**TASK DESCRIPTION**.
Within the data below, find the string "floorplan" and return each line where it occurs.

**SUPPLIED INFORMATION**.
· · · · · · ·

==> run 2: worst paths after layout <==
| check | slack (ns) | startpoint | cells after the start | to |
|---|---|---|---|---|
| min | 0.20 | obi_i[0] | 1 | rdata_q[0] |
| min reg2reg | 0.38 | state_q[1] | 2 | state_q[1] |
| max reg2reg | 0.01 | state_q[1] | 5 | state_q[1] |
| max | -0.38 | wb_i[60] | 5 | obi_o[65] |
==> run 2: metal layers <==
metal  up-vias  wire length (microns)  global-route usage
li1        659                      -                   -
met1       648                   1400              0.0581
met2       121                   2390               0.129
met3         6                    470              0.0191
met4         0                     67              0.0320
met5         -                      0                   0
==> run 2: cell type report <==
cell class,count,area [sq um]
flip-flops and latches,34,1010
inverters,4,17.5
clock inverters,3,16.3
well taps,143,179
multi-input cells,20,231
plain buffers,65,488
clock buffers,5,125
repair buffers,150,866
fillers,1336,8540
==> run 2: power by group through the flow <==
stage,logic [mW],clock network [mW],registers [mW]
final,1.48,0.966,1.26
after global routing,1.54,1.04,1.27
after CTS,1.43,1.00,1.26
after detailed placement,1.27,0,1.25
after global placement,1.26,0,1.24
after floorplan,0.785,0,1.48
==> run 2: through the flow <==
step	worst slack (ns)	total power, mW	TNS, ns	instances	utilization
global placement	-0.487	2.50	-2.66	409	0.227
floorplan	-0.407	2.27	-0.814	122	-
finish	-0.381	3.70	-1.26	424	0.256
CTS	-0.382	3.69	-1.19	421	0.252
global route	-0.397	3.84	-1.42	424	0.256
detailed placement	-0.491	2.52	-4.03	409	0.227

· · · · · · ·

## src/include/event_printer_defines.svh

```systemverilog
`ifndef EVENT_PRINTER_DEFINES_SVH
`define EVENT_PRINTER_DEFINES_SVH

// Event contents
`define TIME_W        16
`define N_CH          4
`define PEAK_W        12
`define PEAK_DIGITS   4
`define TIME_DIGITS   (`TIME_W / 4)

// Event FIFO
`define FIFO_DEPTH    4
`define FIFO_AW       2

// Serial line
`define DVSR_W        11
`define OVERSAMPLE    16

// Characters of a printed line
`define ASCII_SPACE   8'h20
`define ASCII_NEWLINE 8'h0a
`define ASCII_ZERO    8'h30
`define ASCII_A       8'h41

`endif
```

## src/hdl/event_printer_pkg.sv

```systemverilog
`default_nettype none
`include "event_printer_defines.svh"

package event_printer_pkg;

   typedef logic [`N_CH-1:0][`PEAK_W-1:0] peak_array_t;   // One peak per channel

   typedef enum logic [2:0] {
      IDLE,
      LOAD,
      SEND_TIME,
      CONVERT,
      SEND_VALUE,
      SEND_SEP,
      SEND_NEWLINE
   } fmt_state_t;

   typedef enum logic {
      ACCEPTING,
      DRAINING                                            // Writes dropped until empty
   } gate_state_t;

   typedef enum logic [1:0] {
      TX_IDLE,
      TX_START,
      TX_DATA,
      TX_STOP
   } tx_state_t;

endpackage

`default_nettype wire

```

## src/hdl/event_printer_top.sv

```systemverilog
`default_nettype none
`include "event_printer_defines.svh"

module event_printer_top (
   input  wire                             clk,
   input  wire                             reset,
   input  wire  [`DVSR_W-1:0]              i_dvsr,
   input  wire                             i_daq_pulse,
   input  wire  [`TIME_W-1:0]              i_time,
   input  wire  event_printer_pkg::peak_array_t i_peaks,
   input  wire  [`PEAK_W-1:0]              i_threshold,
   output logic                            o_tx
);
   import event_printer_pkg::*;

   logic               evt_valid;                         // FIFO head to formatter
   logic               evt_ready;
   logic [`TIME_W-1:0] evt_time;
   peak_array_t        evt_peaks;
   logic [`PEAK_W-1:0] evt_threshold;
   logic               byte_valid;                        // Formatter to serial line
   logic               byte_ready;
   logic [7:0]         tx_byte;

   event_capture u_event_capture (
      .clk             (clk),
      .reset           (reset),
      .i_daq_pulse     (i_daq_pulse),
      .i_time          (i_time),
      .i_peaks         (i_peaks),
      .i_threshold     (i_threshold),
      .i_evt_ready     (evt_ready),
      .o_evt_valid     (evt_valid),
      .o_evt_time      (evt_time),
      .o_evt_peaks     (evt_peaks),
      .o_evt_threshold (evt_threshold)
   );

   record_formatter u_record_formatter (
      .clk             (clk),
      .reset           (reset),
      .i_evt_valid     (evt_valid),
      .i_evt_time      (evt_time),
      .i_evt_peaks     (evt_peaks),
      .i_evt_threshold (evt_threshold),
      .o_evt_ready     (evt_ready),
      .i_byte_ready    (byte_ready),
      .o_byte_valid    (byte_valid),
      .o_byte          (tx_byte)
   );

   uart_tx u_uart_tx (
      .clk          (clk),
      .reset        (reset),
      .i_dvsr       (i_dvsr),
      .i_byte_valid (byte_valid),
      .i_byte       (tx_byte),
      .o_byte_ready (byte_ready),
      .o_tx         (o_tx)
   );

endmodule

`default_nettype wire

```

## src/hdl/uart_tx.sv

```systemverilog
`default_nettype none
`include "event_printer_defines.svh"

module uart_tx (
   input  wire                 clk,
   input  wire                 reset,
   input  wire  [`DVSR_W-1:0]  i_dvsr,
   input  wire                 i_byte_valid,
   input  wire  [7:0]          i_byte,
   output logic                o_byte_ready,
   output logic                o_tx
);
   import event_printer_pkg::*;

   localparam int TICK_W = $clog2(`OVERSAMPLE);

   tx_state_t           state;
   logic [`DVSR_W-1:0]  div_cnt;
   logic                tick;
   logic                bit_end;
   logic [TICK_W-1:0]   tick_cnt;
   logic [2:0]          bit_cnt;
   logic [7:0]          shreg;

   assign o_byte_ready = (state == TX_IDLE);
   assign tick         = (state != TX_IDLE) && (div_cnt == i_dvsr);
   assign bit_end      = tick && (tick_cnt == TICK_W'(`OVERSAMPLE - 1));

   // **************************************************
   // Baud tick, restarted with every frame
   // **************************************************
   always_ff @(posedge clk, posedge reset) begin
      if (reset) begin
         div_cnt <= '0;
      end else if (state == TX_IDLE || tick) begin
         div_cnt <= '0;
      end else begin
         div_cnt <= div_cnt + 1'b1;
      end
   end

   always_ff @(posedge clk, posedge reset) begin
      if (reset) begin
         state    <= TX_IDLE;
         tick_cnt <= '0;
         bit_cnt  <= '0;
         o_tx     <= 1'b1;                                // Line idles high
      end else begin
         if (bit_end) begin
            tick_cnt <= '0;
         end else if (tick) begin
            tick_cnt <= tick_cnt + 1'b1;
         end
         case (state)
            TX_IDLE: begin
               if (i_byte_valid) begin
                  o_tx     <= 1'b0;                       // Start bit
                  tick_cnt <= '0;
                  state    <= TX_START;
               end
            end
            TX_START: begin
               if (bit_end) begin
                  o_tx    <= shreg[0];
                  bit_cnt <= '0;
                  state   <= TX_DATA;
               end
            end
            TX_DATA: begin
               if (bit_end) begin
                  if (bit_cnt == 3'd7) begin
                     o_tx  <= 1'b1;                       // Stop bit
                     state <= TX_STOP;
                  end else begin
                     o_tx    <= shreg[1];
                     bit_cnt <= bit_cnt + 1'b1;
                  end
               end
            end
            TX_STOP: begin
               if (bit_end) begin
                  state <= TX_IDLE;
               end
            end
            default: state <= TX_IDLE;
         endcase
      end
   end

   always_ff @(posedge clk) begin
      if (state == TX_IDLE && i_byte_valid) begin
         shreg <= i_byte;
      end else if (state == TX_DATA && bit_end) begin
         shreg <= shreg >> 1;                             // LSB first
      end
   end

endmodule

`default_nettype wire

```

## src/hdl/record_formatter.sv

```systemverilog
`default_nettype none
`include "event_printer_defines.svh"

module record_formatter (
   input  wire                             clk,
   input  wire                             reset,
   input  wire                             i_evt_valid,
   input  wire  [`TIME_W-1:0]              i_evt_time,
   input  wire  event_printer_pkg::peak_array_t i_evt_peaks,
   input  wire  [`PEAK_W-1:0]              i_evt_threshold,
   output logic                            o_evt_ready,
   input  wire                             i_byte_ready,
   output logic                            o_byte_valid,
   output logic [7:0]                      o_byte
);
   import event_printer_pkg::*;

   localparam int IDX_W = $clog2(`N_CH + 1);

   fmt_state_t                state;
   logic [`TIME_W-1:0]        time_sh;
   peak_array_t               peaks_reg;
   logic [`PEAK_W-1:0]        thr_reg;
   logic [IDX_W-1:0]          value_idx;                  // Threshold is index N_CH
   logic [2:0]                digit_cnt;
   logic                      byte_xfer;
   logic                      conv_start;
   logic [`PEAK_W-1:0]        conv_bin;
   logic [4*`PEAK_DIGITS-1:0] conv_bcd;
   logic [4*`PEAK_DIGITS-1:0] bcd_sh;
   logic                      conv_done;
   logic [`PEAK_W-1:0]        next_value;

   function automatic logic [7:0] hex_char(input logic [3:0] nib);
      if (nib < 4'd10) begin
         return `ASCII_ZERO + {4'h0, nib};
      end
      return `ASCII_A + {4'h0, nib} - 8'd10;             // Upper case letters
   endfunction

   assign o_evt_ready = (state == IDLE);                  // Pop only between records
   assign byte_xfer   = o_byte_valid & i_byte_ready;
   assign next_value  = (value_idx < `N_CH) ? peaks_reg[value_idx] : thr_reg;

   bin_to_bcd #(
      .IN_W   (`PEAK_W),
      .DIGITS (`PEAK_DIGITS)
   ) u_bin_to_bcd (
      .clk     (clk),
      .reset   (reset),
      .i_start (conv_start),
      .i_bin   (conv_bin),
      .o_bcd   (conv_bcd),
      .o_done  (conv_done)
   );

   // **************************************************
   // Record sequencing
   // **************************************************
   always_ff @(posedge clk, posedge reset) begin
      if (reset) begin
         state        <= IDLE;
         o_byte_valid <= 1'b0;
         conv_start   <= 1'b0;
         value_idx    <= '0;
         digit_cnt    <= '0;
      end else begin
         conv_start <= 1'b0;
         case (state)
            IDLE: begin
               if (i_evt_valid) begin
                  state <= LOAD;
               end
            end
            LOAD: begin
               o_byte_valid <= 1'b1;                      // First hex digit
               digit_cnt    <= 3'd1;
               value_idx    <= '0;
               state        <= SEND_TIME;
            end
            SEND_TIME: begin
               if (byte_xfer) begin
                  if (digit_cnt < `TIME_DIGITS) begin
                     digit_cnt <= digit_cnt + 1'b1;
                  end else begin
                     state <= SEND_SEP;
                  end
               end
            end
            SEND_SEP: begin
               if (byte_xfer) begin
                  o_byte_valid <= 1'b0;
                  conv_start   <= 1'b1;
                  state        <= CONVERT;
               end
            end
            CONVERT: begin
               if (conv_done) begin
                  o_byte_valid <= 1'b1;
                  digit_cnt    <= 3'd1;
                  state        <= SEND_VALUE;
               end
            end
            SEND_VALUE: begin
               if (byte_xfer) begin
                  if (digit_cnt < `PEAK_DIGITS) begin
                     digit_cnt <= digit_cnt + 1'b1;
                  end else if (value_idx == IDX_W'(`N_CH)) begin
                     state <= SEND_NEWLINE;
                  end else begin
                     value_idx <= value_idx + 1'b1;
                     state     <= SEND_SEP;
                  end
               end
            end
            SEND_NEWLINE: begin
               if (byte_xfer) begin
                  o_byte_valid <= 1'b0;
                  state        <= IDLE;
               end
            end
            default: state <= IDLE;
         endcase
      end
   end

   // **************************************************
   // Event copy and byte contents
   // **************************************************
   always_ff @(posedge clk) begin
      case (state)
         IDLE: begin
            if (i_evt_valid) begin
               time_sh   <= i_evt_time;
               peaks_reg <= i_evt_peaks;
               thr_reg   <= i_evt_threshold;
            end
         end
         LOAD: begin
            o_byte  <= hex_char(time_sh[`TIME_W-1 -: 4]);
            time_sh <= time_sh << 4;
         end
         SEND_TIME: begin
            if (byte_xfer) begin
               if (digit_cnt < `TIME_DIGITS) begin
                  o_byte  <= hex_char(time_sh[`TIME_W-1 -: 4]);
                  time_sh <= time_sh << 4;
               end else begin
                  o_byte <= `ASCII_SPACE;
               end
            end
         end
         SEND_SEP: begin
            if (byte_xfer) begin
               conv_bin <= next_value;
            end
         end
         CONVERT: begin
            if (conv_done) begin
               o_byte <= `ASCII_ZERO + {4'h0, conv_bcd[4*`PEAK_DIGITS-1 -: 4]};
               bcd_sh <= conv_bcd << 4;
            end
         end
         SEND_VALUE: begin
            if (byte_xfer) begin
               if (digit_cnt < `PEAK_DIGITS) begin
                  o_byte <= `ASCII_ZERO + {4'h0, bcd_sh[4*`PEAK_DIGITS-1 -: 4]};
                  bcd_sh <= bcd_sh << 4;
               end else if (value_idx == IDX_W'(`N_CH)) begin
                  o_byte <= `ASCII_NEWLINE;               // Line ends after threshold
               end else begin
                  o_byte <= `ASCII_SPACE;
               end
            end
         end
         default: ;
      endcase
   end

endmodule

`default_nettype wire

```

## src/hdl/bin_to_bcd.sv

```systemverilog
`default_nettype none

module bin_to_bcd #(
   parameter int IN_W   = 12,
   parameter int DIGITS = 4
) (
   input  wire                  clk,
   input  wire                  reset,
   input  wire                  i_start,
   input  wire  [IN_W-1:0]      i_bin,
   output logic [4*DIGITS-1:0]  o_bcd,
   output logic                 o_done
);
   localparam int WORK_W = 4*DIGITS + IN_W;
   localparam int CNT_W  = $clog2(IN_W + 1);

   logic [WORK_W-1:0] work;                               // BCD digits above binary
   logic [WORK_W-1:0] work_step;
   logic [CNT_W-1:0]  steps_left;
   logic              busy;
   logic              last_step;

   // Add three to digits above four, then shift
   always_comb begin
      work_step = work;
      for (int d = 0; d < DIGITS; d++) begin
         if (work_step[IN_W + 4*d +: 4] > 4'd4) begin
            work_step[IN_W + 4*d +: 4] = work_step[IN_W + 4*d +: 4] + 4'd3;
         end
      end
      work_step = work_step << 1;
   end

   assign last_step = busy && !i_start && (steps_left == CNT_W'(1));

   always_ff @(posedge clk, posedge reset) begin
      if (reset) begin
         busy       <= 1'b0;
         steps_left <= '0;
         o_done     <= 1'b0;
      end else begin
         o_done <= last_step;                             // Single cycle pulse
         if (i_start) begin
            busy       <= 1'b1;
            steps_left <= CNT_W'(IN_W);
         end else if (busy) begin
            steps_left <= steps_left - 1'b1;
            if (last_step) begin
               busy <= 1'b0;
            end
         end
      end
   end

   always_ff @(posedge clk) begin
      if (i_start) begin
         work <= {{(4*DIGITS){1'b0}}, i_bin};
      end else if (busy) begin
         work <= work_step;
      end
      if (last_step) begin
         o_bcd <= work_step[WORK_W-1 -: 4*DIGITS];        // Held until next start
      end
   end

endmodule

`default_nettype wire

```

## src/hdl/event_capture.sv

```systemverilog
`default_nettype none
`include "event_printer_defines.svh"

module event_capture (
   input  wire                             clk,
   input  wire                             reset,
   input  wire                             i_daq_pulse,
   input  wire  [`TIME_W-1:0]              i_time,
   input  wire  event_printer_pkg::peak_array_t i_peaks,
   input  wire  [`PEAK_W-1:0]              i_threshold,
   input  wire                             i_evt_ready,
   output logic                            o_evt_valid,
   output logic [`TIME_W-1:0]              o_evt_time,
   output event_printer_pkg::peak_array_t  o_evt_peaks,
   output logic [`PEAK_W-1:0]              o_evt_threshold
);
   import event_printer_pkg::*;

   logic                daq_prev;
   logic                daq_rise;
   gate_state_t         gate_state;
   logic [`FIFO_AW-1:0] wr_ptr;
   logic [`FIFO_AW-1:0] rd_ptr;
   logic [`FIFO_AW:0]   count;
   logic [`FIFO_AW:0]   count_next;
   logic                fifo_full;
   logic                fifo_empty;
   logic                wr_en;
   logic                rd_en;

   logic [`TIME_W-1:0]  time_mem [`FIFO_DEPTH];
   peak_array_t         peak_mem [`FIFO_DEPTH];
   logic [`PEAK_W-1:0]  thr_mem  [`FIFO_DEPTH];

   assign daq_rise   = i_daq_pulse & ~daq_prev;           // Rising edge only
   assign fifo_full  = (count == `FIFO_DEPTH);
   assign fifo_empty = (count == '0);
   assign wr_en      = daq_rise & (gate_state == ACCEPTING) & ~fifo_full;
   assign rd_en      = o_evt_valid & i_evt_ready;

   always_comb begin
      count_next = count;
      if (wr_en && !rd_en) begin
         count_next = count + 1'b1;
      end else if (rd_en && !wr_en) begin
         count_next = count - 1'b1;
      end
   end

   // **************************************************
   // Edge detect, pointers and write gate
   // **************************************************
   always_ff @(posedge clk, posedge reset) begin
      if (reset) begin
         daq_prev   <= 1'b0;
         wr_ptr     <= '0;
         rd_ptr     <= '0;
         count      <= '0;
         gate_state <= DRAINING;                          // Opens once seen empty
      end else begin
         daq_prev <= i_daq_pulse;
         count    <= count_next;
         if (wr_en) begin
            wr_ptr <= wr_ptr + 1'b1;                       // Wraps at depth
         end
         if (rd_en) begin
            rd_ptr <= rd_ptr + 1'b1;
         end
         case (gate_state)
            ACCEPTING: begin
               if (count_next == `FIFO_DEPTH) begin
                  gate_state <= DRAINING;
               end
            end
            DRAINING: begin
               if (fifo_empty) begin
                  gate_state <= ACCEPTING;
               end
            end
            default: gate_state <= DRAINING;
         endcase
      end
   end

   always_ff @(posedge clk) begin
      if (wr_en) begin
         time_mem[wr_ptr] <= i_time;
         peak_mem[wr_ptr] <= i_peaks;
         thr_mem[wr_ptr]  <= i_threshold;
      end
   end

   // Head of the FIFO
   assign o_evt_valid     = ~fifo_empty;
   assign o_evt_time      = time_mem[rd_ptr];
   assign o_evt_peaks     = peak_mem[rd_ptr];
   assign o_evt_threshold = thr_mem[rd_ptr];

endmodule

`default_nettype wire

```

· · · · · · ·

**ANSWER SECTION**.
after floorplan,0.785,0,1.48
floorplan	-0.407	2.27	-0.814	122	-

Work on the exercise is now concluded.